Tsetse flies and other hematophagous Diptera may use a variety of sensory cues to locate host animals. Olfaction is used by many species for long-range attraction, and manipulation of responses to host odors has provided new methods for control of tsetse and the potential to control other species. Although progress has been made in characterizing the chemistry of host odors, the dynamics of odor plumes and how these affect the insects’ responses are less well understood. Carbon dioxide (CO2) is an attractant for many hematophagous insects and provides a convenient model for studying odor plumes, although use of this particular compound must take account of the fact that it is already present in the atmosphere at significant levels.
Studies were undertaken in riverine and mopane tsetse habitats in Zimbabwe during the dry season to determine the range at which CO2 from a host animal can be detected against the background concentration of atmospheric CO2. Continuous background monitoring of CO2 was performed at 1 Hz through seven diurnal cycles, providing a baseline for further experimental readings. CO2 was released at 2, 4, 10, 20 and 200 L/min from a cylinder and from two young oxen in a pit at an estimated 4 L/min, and CO2 levels were measured at distances 8, 16, 32 and 64 m downwind from the release point. Subsequent CO2 mixing ratios and background levels were measured at 10 Hz for 10-20 min periods between dawn and dusk. The three spatial components of wind vector and air temperature were monitored simultaneously at the same positions downwind of the source.

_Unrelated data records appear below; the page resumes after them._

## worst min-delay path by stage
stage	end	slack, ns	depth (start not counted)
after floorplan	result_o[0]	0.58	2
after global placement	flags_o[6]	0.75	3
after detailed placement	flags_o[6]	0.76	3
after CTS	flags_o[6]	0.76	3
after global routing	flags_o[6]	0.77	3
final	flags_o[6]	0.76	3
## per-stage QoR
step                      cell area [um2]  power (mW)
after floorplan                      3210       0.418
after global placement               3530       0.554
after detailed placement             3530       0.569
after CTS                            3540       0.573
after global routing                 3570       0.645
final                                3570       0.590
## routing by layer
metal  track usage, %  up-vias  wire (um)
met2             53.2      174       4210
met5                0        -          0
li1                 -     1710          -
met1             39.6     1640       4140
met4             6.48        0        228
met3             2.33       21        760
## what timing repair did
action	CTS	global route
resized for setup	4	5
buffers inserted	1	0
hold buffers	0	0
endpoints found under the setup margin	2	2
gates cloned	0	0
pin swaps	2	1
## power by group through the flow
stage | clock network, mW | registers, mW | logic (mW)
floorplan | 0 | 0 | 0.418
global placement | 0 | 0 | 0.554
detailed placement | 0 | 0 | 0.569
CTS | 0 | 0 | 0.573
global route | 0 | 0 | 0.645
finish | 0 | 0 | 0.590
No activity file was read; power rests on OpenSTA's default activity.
==> src/rtl/brc_code_decoder.sv <==
module brc_code_decoder #(
  parameter int CODE_W = 3,
  localparam int NSEL  = 1 << CODE_W
) (
  input  logic [CODE_W-1:0] code,
  output logic [NSEL-1:0]   sel
);
  for (genvar i = 0; i < NSEL; i++) begin : g_line
    assign sel[i] = (code == CODE_W'(i));
  end
endmodule

==> src/rtl/brc_word_tests.sv <==
module brc_word_tests #(
  parameter int WORD_W = 32,
  localparam int SIGN_BIT = WORD_W - 1
) (
  input  logic [WORD_W-1:0] word,
  output logic              is_zero,
  output logic              is_neg
);
  assign is_zero = ~|word;
  assign is_neg  = word[SIGN_BIT];
endmodule

==> src/rtl/brc_flag_reg.sv <==
module brc_flag_reg (
  input  logic clk,
  input  logic rst_n,
  input  logic en,
  input  logic d,
  output logic q
);
  logic q_nxt;

  always_comb begin
    q_nxt = q;
    if (en) q_nxt = d;
  end

  always_ff @(posedge clk or negedge rst_n) begin
    if (!rst_n) q <= 1'b0;
    else        q <= q_nxt;
  end
endmodule

==> src/rtl/brcond_eval.sv <==
module brcond_eval
  import brc_pkg::*;
#(
  parameter int W      = WORD_W,
  parameter int CW     = CODE_W,
  parameter int SYNC_N = 2,
  localparam int NSEL  = 1 << CW
) (
  input  logic          clk,
  input  logic          rst_n,
  input  logic [W-1:0]  bus_word,
  input  logic [CW-1:0] cond_code,
  input  logic          load_cond,
  output logic          cond_flag
);
  logic            rst_int_n;
  logic [NSEL-1:0] sel;
  logic [NSEL-1:0] outcome;
  logic            w_zero;
  logic            w_neg;
  logic            take_nxt;

  brc_rst_sync #(.STAGES(SYNC_N)) u_rst (
    .clk(clk), .arst_n(rst_n), .srst_n(rst_int_n)
  );

  brc_code_decoder #(.CODE_W(CW)) u_dec (
    .code(cond_code), .sel(sel)
  );

  brc_word_tests #(.WORD_W(W)) u_tst (
    .word(bus_word), .is_zero(w_zero), .is_neg(w_neg)
  );

  // One result per condition code; reserved codes stay 0.
  always_comb begin
    outcome = '0;
    outcome[int'(CC_ALWAYS)]  = 1'b1;
    outcome[int'(CC_ZERO)]    = w_zero;
    outcome[int'(CC_NONZERO)] = ~w_zero;
    outcome[int'(CC_POS)]     = ~w_neg;
    outcome[int'(CC_NEG)]     = w_neg;
  end

  assign take_nxt = |(outcome & sel);

  brc_flag_reg u_flag (
    .clk(clk), .rst_n(rst_int_n), .en(load_cond), .d(take_nxt), .q(cond_flag)
  );

  assert_onehot_sel_R2: assert property (@(posedge clk) disable iff (!rst_int_n)
    $onehot(sel));

  assert_never_R3: assert property (@(posedge clk) disable iff (!rst_int_n)
    (load_cond && cond_code == CC_NEVER) |=> !cond_flag);

  assert_always_R4: assert property (@(posedge clk) disable iff (!rst_int_n)
    (load_cond && cond_code == CC_ALWAYS) |=> cond_flag);

  assert_zero_R5: assert property (@(posedge clk) disable iff (!rst_int_n)
    (load_cond && cond_code == CC_ZERO) |=> (cond_flag == ($past(bus_word) == '0)));

  assert_sign_R8: assert property (@(posedge clk) disable iff (!rst_int_n)
    (load_cond && cond_code == CC_NEG) |=> (cond_flag == $past(bus_word[W-1])));

  assert_reserved_R9: assert property (@(posedge clk) disable iff (!rst_int_n)
    (load_cond && cond_code[CW-1] && cond_code[CW-2]) |=> !cond_flag);

  assert_hold_R10: assert property (@(posedge clk) disable iff (!rst_int_n)
    !load_cond |=> $stable(cond_flag));
endmodule

==> config.mk <==
export PLATFORM = sky130hd
export DESIGN_NAME = brcond_eval
export DESIGN_NICKNAME = d
export VERILOG_FILES = /design/src/rtl/brc_pkg.sv /design/src/rtl/brc_rst_sync.sv /design/src/rtl/brc_code_decoder.sv /design/src/rtl/brc_word_tests.sv /design/src/rtl/brc_flag_reg.sv /design/src/rtl/brcond_eval.sv
export SDC_FILE = /design/constraint.sdc
export NUM_CORES = 1
export LEC_CHECK = 0
export BUFFER_PORTS_ARGS = -buffer_cell sky130_fd_sc_hd__buf_2
export CAP_MARGIN = 20
export CORE_AREA = 2 2 39 41
export CTS_BUF_LIST = sky130_fd_sc_hd__clkbuf_4 sky130_fd_sc_hd__clkbuf_8 sky130_fd_sc_hd__clkbuf_16
export DETAILED_ROUTE_END_ITERATION = 12
export DIE_AREA = 0 0 41 43
export PLACE_DENSITY = 0.65
export SLEW_MARGIN = 20
export SYNTH_ARGS = -nofsm -noshare
export SYNTH_HDL_FRONTEND = slang
export SYNTH_SLANG_ARGS = --single-unit
==> constraint.sdc <==
create_clock -name clk -period 0.8 [get_ports clk]
set_clock_uncertainty 0.1 [all_clocks]
set_input_delay 0.08 -clock clk [delete_from_list [all_inputs] [get_ports clk]]
set_output_delay 0.08 -clock clk [all_outputs]
set_load 0.1 [all_outputs]
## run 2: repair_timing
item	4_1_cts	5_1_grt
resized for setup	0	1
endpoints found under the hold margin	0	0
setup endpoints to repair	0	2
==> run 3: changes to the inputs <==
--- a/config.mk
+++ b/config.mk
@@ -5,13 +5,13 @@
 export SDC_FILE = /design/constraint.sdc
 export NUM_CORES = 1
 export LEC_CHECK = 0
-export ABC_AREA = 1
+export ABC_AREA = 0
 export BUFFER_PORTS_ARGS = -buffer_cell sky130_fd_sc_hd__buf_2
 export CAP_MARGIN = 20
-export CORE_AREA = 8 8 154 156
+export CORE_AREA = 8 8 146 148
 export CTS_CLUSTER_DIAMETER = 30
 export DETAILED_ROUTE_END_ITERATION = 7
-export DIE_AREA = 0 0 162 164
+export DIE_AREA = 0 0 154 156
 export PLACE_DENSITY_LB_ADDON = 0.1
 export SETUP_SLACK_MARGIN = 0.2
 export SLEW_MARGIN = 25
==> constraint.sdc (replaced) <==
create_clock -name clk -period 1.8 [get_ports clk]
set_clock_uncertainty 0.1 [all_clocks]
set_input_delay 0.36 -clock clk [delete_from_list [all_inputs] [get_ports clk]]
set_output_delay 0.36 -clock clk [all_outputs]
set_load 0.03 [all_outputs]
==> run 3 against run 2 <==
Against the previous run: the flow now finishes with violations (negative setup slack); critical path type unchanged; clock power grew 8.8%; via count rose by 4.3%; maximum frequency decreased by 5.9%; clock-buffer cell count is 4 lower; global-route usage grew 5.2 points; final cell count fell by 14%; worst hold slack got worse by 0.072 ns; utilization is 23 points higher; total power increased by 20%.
===== src/rtl/mhf_pkg.sv =====
package mhf_pkg;

    localparam int BYTE_W     = 8;
    localparam int ADDR_BYTES = 6;
    localparam int ADDR_W     = ADDR_BYTES * BYTE_W;
    localparam int CRC_W      = 32;
    localparam int IDX_W      = 6;
    localparam int SEL_W      = 2;
    localparam int BIT_W      = IDX_W - SEL_W;
    localparam int TBL_REGS   = 1 << SEL_W;
    localparam int REG_W      = 1 << BIT_W;
    localparam int TBL_W      = TBL_REGS * REG_W;
    localparam int BCNT_W     = $clog2(ADDR_BYTES + 1);

    localparam logic [CRC_W-1:0] CRC_POLY = 32'hEDB88320;
    localparam logic [CRC_W-1:0] CRC_INIT = '1;

    typedef logic [IDX_W-1:0] hidx_t;

    typedef enum logic [1:0] {
        BLD_IDLE,
        BLD_QUIESCE,
        BLD_COLLECT,
        BLD_COMMIT
    } bld_state_e;

    typedef enum logic [1:0] {
        TBL_KEEP,
        TBL_LOAD,
        TBL_FILL
    } tbl_op_e;

    typedef struct packed {
        tbl_op_e          op;
        logic             promisc;
        logic [TBL_W-1:0] image;
    } tbl_cmd_t;

    // Advance a reflected CRC by one byte, least significant bit first.
    function automatic logic [CRC_W-1:0] crc_step_byte(
        input logic [CRC_W-1:0]  crc_in,
        input logic [BYTE_W-1:0] data
    );
        logic [CRC_W-1:0] c;
        logic             fb;
        c = crc_in;
        for (int i = 0; i < BYTE_W; i++) begin
            fb = c[0] ^ data[i];
            c  = c >> 1;
            if (fb) c = c ^ CRC_POLY;
        end
        return c;
    endfunction

    // Hash index taken from the top bits of the CRC.
    function automatic hidx_t hidx_of(input logic [CRC_W-1:0] crc);
        return crc[CRC_W-1 -: IDX_W];
    endfunction

endpackage
--- src/rtl/lin_ctrl_pkg.sv ---
`timescale 1ns/1ps
package lin_ctrl_pkg;

  typedef enum logic [1:0] {
    MODE_OFF    = 2'd0,
    MODE_PRE    = 2'd1,
    MODE_NORMAL = 2'd2,
    MODE_SLEEP  = 2'd3
  } lin_mode_e;

  typedef struct packed {
    lin_mode_e mode;
    logic      wake_flag;
    logic      src_local;
  } lin_ctrl_state_t;

  localparam int unsigned N_WAKE_SRC = 2;
  localparam int unsigned SRC_REMOTE = 0;
  localparam int unsigned SRC_LOCAL  = 1;

  function automatic int unsigned cnt_width(input int unsigned limit);
    return (limit < 2) ? 1 : $clog2(limit + 1);
  endfunction

endpackage

--- src/rtl/lin_hold_timer.sv ---
`timescale 1ns/1ps
module lin_hold_timer
  import lin_ctrl_pkg::*;
#(
  parameter int unsigned HOLD = 4
) (
  input  logic clk,
  input  logic rst,
  input  logic hold_cond,
  output logic hold_done
);

  localparam int unsigned CW = cnt_width(HOLD);
  localparam logic [CW-1:0] LAST = CW'(HOLD - 1);

  logic [CW-1:0] cnt_q;

  always_ff @(posedge clk) begin
    if (rst || !hold_cond) begin
      cnt_q <= '0;
    end else if (cnt_q != LAST) begin
      cnt_q <= cnt_q + 1'b1;
    end
  end

  assign hold_done = hold_cond && (cnt_q == LAST);

endmodule

--- src/rtl/lin_wake_filter.sv ---
`timescale 1ns/1ps
module lin_wake_filter
  import lin_ctrl_pkg::*;
#(
  parameter int unsigned FILT = 8
) (
  input  logic clk,
  input  logic rst,
  input  logic armed,
  input  logic line_n,
  output logic fire
);

  localparam int unsigned CW = cnt_width(FILT);
  localparam logic [CW-1:0] LAST = CW'(FILT - 1);
  localparam logic [CW-1:0] ONE  = CW'(1);

  logic          prev_q;
  logic          run_q;
  logic [CW-1:0] cnt_q;
  logic          fall_seen;

  assign fall_seen = prev_q && !line_n;

  always_ff @(posedge clk) begin
    if (rst) begin
      prev_q <= 1'b1;
      run_q  <= 1'b0;
      cnt_q  <= '0;
    end else begin
      prev_q <= line_n;
      if (!armed || line_n) begin
        run_q <= 1'b0;
        cnt_q <= '0;
      end else if (fall_seen) begin
        run_q <= 1'b1;
        cnt_q <= ONE;
      end else if (run_q && (cnt_q != LAST)) begin
        cnt_q <= cnt_q + 1'b1;
      end
    end
  end

  assign fire = armed && run_q && !line_n && (cnt_q == LAST);

endmodule

--- src/rtl/lin_pin_stage.sv ---
`timescale 1ns/1ps
module lin_pin_stage
  import lin_ctrl_pkg::*;
(
  input  logic            clk,
  input  logic            rst,
  input  lin_ctrl_state_t nxt,
  input  logic            bus_rx,
  output logic            inh_on,
  output logic            comm_en,
  output logic            term_en,
  output logic            rxd_out,
  output logic            txd_strong_pd
);

  logic powered_nxt;
  logic rxd_nxt;

  assign powered_nxt = (nxt.mode == MODE_PRE) || (nxt.mode == MODE_NORMAL);

  always_comb begin
    unique case (nxt.mode)
      MODE_NORMAL: rxd_nxt = bus_rx;
      MODE_PRE:    rxd_nxt = !nxt.wake_flag;
      default:     rxd_nxt = 1'b1;
    endcase
  end

  always_ff @(posedge clk) begin
    if (rst) begin
      inh_on        <= 1'b0;
      comm_en       <= 1'b0;
      term_en       <= 1'b0;
      rxd_out       <= 1'b1;
      txd_strong_pd <= 1'b0;
    end else begin
      inh_on        <= powered_nxt;
      comm_en       <= (nxt.mode == MODE_NORMAL);
      term_en       <= powered_nxt;
      rxd_out       <= rxd_nxt;
      txd_strong_pd <= (nxt.mode == MODE_PRE) && nxt.wake_flag && nxt.src_local;
    end
  end

endmodule

--- src/rtl/lin_phy_mode_ctrl.sv ---
`timescale 1ns/1ps
module lin_phy_mode_ctrl
  import lin_ctrl_pkg::*;
#(
  parameter int unsigned PWRUP_TICKS     = 200,
  parameter int unsigned NORM_TICKS      = 10,
  parameter int unsigned SLEEP_TICKS     = 10,
  parameter int unsigned BUS_FILT_TICKS  = 90,
  parameter int unsigned WAKE_FILT_TICKS = 130
) (
  input  logic clk,
  input  logic rst,
  input  logic supply_ok,
  input  logic en_in,
  input  logic bus_rx,
  input  logic wake_n,
  output logic inh_on,
  output logic comm_en,
  output logic term_en,
  output logic rxd_out,
  output logic txd_strong_pd
);

  lin_ctrl_state_t st_q, st_d;

  logic pwr_done, norm_done, sleep_done;
  logic armed;
  logic [N_WAKE_SRC-1:0] src_line;
  logic [N_WAKE_SRC-1:0] src_fire;

  lin_hold_timer #(.HOLD(PWRUP_TICKS)) pwr_tmr_i (
    .clk(clk), .rst(rst),
    .hold_cond(supply_ok && (st_q.mode == MODE_OFF)),
    .hold_done(pwr_done)
  );

  lin_hold_timer #(.HOLD(NORM_TICKS)) norm_tmr_i (
    .clk(clk), .rst(rst),
    .hold_cond(supply_ok && en_in && (st_q.mode == MODE_PRE)),
    .hold_done(norm_done)
  );

  lin_hold_timer #(.HOLD(SLEEP_TICKS)) sleep_tmr_i (
    .clk(clk), .rst(rst),
    .hold_cond(supply_ok && !en_in && (st_q.mode == MODE_NORMAL)),
    .hold_done(sleep_done)
  );

  assign armed = supply_ok && (st_q.mode == MODE_SLEEP);
  assign src_line[SRC_REMOTE] = bus_rx;
  assign src_line[SRC_LOCAL]  = wake_n;

  for (genvar g = 0; g < N_WAKE_SRC; g++) begin : g_wake
    localparam int unsigned FLEN = (g == SRC_LOCAL) ? WAKE_FILT_TICKS : BUS_FILT_TICKS;
    lin_wake_filter #(.FILT(FLEN)) filt_i (
      .clk(clk), .rst(rst),
      .armed(armed),
      .line_n(src_line[g]),
      .fire(src_fire[g])
    );
  end

  always_comb begin
    st_d = st_q;
    if (!supply_ok) begin
      st_d.mode      = MODE_OFF;
      st_d.wake_flag = 1'b0;
      st_d.src_local = 1'b0;
    end else begin
      unique case (st_q.mode)
        MODE_OFF: begin
          if (pwr_done) begin
            st_d.mode      = MODE_PRE;
            st_d.wake_flag = 1'b0;
            st_d.src_local = 1'b0;
          end
        end
        MODE_PRE: begin
          if (en_in) begin
            st_d.wake_flag = 1'b0;
            st_d.src_local = 1'b0;
          end
          if (norm_done) st_d.mode = MODE_NORMAL;
        end
        MODE_NORMAL: begin
          if (sleep_done) st_d.mode = MODE_SLEEP;
        end
        MODE_SLEEP: begin
          if (|src_fire) begin
            st_d.mode      = MODE_PRE;
            st_d.wake_flag = 1'b1;
            st_d.src_local = src_fire[SRC_LOCAL];
          end
        end
        default: st_d.mode = MODE_OFF;
      endcase
    end
  end

  always_ff @(posedge clk) begin
    if (rst) begin
      st_q.mode      <= MODE_OFF;
      st_q.wake_flag <= 1'b0;
      st_q.src_local <= 1'b0;
    end else begin
      st_q <= st_d;
    end
  end

  lin_pin_stage pins_i (
    .clk(clk), .rst(rst),
    .nxt(st_d),
    .bus_rx(bus_rx),
    .inh_on(inh_on),
    .comm_en(comm_en),
    .term_en(term_en),
    .rxd_out(rxd_out),
    .txd_strong_pd(txd_strong_pd)
  );

endmodule

--- config.mk ---
export PLATFORM = sky130hd
export DESIGN_NAME = lin_phy_mode_ctrl
export DESIGN_NICKNAME = d
export VERILOG_FILES = /design/src/rtl/lin_ctrl_pkg.sv /design/src/rtl/lin_hold_timer.sv /design/src/rtl/lin_wake_filter.sv /design/src/rtl/lin_pin_stage.sv /design/src/rtl/lin_phy_mode_ctrl.sv
export SDC_FILE = /design/constraint.sdc
export NUM_CORES = 1
export LEC_CHECK = 0
export BUFFER_PORTS_ARGS = -buffer_cell sky130_fd_sc_hd__buf_2
export CORE_ASPECT_RATIO = 0.5
export CORE_MARGIN = 2
export CORE_UTILIZATION = 55
export CTS_CLUSTER_SIZE = 40
export DETAILED_ROUTE_END_ITERATION = 8
export GPL_ROUTABILITY_DRIVEN = 0
export PLACE_DENSITY = 0.76
export SKIP_LAST_GASP = 1
export SLEW_MARGIN = 25
export SYNTH_ARGS = -nofsm -noshare
export SYNTH_HDL_FRONTEND = slang
export SYNTH_SLANG_ARGS = --single-unit
export TNS_END_PERCENT = 50
--- constraint.sdc ---
create_clock -name clk -period 5 [get_ports clk]
set_clock_uncertainty 0.2 [all_clocks]
set_input_delay 1 -clock clk [delete_from_list [all_inputs] [get_ports clk]]
set_output_delay 1 -clock clk [all_outputs]
set_load 0.005 [all_outputs]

A peak analysis was performed on short sections of the high resolution time series to determine what distance from the release point a plume CO2 signal could be significantly distinguished from the background signal. Due to sparse vegetation and high windspeeds at the mopane site, the background CO2 signal showed an approximately normal distribution and the threshold could be defined in terms of standard deviations. In contrast, the more dense forest canopy and lower windspeed at the riverine site led to a skewed background CO2 distribution. Thus the threshold had to be quantified by means of percentile ranges. Peaks were identified as any CO2 signal above threshold, and bursts were characterized as > 2 continuous peaks. Peaks were detected at all doses of CO2. Numbers of peaks and burst length increased significantly with increasing dose and decreased with increasing distance from the source.
Results to date on the stability of the atmospheric background and the CO2 intensity within peaks and bursts suggest tsetse may well be able to detect CO2 from large distances (> 64 m) downwind of an animal host in certain habitats. These studies of plume structure will be extended in parallel with electrophysiological investigations of the sensitivity of tsetse to CO2 and field studies of tsetse behaviour.